ASSIGNED TASK: Look through the records below and say how many lines include "sink". Give only that number.

»»

===== src/rtl/ipsc_if.sv =====
// Request channels of the scanner: text bytes in, parsed addresses out.
interface ipsc_byte_if;
    logic       valid;
    logic       ready;
    logic [7:0] text_byte;
    logic       end_of_text;

    modport source (output valid, output text_byte, output end_of_text, input ready);
    modport sink   (input valid, input text_byte, input end_of_text, output ready);
endinterface

interface ipsc_addr_if;
    logic       valid;
    logic       ready;
    logic [7:0] octet_a;
    logic [7:0] octet_b;
    logic [7:0] octet_c;
    logic [7:0] octet_d;
    logic [7:0] prefix_len;

    modport source (output valid, output octet_a, output octet_b, output octet_c,
                    output octet_d, output prefix_len, input ready);
    modport sink   (input valid, input octet_a, input octet_b, input octet_c,
                    input octet_d, input prefix_len, output ready);
endinterface


===== src/rtl/ipsc_step.sv =====
// Next-state logic of the scanner for one text byte.
module ipsc_step (
    input  ipsc_pkg::t_scan_state i_state,
    input  logic [7:0]            i_text_byte,
    input  logic                  i_end_of_text,
    output ipsc_pkg::t_scan_state o_state,
    output logic                  o_emit
);
    import ipsc_pkg::*;

    logic        is_digit;
    logic [3:0]  digit_val;
    logic        active;
    logic        close;
    t_scan_state base;
    t_scan_state nxt;

    always_comb begin
        is_digit  = i_text_byte inside {[CH_ZERO:CH_NINE]};
        digit_val = 4'(i_text_byte - CH_ZERO);
        active    = i_state.in_candidate | is_digit;
        // A digit outside a candidate opens a fresh one.
        base      = i_state.in_candidate ? i_state : STATE_OPEN;
        nxt       = base;
        close     = 1'b0;

        if (!active) begin
            nxt = i_state;
        end else if (is_digit) begin
            nxt.run_digits = base.run_digits + 3'd1;
            for (int k = 0; k < NUM_FIELDS; k++) begin
                if (!base.in_run) begin
                    if (base.field_index == 3'(k)) begin
                        nxt.field_values[k] = {4'd0, digit_val};
                    end
                end else if (base.field_index == 3'(k + 1)) begin
                    // Decimal accumulate, value * 10 + digit, modulo 256.
                    nxt.field_values[k] = {base.field_values[k][4:0], 3'b000}
                                        + {base.field_values[k][6:0], 1'b0}
                                        + {4'd0, digit_val};
                end
            end
            if (!base.in_run && base.field_index < INDEX_FULL) begin
                nxt.field_index = base.field_index + 3'd1;
            end
            nxt.in_run = 1'b1;
            if (nxt.run_digits >= RUN_LIMIT) begin
                close = 1'b1;
            end
        end else if (i_text_byte == CH_DOT) begin
            nxt.dot_count  = base.dot_count + 3'd1;
            nxt.run_digits = 3'd0;
            nxt.in_run     = 1'b0;
            if (nxt.dot_count >= DOT_LIMIT) begin
                close = 1'b1;
            end
        end else if (i_text_byte == CH_SLASH) begin
            nxt.run_digits = 3'd1;
            nxt.in_run     = 1'b0;
        end else begin
            close = 1'b1;
        end

        if (active && i_end_of_text) begin
            close = 1'b1;
        end

        if (close) begin
            nxt.in_candidate = 1'b0;
            nxt.in_run       = 1'b0;
        end

        o_emit  = close && (nxt.dot_count == DOTS_WANTED);
        o_state = nxt;
    end

endmodule


===== src/rtl/ipv4_prefix_text_scanner.sv =====
// Top level of the IPv4 dotted-quad and prefix text scanner.
//
//   Channel   Direction   Payload                                     Per request
//   i_in      in          text_byte[7:0], end_of_text                 one text byte
//   o_out     out         octet_a..octet_d[7:0], prefix_len[7:0]      one found address
//
// A byte is taken into the input register, and when the scan stage advances the scan
// state is updated and any finished address is loaded into the output register. One
// byte is accepted every cycle while the output register is not stalled.
// Only the output register can stall; while its address is not taken, the input
// register takes at most one more byte and holds it, and input ready then drops.
// Reset is synchronous and active low; it empties both registers, closes any open
// candidate and keeps input ready low.
module ipv4_prefix_text_scanner (
    input  logic               i_clk,
    input  logic               i_rst_n,
    ipsc_byte_if.sink          i_in,
    ipsc_addr_if.source        o_out
);
    import ipsc_pkg::*;

    // Input register stage.
    logic        r_in_valid;
    logic [7:0]  r_text_byte;
    logic        r_end_of_text;

    // Scan state carried from byte to byte.
    t_scan_state r_state;
    t_scan_state n_state;
    logic        n_emit;

    // Output register stage.
    logic        r_out_valid;
    t_field_vec  r_fields;

    logic        advance;
    logic        in_ready;

    // The scan stage moves whenever the output register is free or being emptied.
    // No request is taken while reset is held.
    assign advance  = !r_out_valid || o_out.ready;
    assign in_ready = i_rst_n && (!r_in_valid || advance);

    ipsc_step u_step (
        .i_state       (r_state),
        .i_text_byte   (r_text_byte),
        .i_end_of_text (r_end_of_text),
        .o_state       (n_state),
        .o_emit        (n_emit)
    );

    always_ff @(posedge i_clk) begin
        if (!i_rst_n) begin
            r_in_valid  <= 1'b0;
            r_out_valid <= 1'b0;
            r_state     <= STATE_RESET;
        end else begin
            if (in_ready) begin
                r_in_valid <= i_in.valid;
            end
            if (advance) begin
                r_out_valid <= r_in_valid && n_emit;
                if (r_in_valid) begin
                    r_state <= n_state;
                end
            end
        end
    end

    // Payload registers carry no reset; the valid flags qualify them.
    always_ff @(posedge i_clk) begin
        if (i_in.valid && in_ready) begin
            r_text_byte   <= i_in.text_byte;
            r_end_of_text <= i_in.end_of_text;
        end
        if (advance && r_in_valid && n_emit) begin
            r_fields <= n_state.field_values;
        end
    end

    assign i_in.ready       = in_ready;
    assign o_out.valid      = r_out_valid;
    assign o_out.octet_a    = r_fields[0];
    assign o_out.octet_b    = r_fields[1];
    assign o_out.octet_c    = r_fields[2];
    assign o_out.octet_d    = r_fields[3];
    assign o_out.prefix_len = r_fields[4];

endmodule


===== src/flat_wrapper.sv =====
// flat-port wrapper written by rule: the top's interface ports become plain ports
module ipv4_prefix_text_scanner_flat import ipsc_pkg::*;
  (i_clk, i_rst_n, i_in_valid, i_in_text_byte, i_in_end_of_text, i_in_ready, o_out_valid, o_out_octet_a, o_out_octet_b, o_out_octet_c, o_out_octet_d, o_out_prefix_len, o_out_ready);
  ipsc_byte_if i_in_i ();
  ipsc_addr_if o_out_i ();
  input  logic i_clk;
  input  logic i_rst_n;
  input wire logic [$bits(i_in_i.valid)-1:0] i_in_valid;
  input wire logic [$bits(i_in_i.text_byte)-1:0] i_in_text_byte;
  input wire logic [$bits(i_in_i.end_of_text)-1:0] i_in_end_of_text;
  output wire logic [$bits(i_in_i.ready)-1:0] i_in_ready;
  output wire logic [$bits(o_out_i.valid)-1:0] o_out_valid;
  output wire logic [$bits(o_out_i.octet_a)-1:0] o_out_octet_a;
  output wire logic [$bits(o_out_i.octet_b)-1:0] o_out_octet_b;
  output wire logic [$bits(o_out_i.octet_c)-1:0] o_out_octet_c;
  output wire logic [$bits(o_out_i.octet_d)-1:0] o_out_octet_d;
  output wire logic [$bits(o_out_i.prefix_len)-1:0] o_out_prefix_len;
  input wire logic [$bits(o_out_i.ready)-1:0] o_out_ready;
  assign i_in_i.valid = i_in_valid;
  assign i_in_i.text_byte = i_in_text_byte;
  assign i_in_i.end_of_text = i_in_end_of_text;
  assign i_in_ready = i_in_i.ready;
  assign o_out_valid = o_out_i.valid;
  assign o_out_octet_a = o_out_i.octet_a;
  assign o_out_octet_b = o_out_i.octet_b;
  assign o_out_octet_c = o_out_i.octet_c;
  assign o_out_octet_d = o_out_i.octet_d;
  assign o_out_prefix_len = o_out_i.prefix_len;
  assign o_out_i.ready = o_out_ready;
  ipv4_prefix_text_scanner u_core (.i_clk(i_clk), .i_rst_n(i_rst_n), .i_in(i_in_i), .o_out(o_out_i));
endmodule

««

YOUR RESPONSE: 3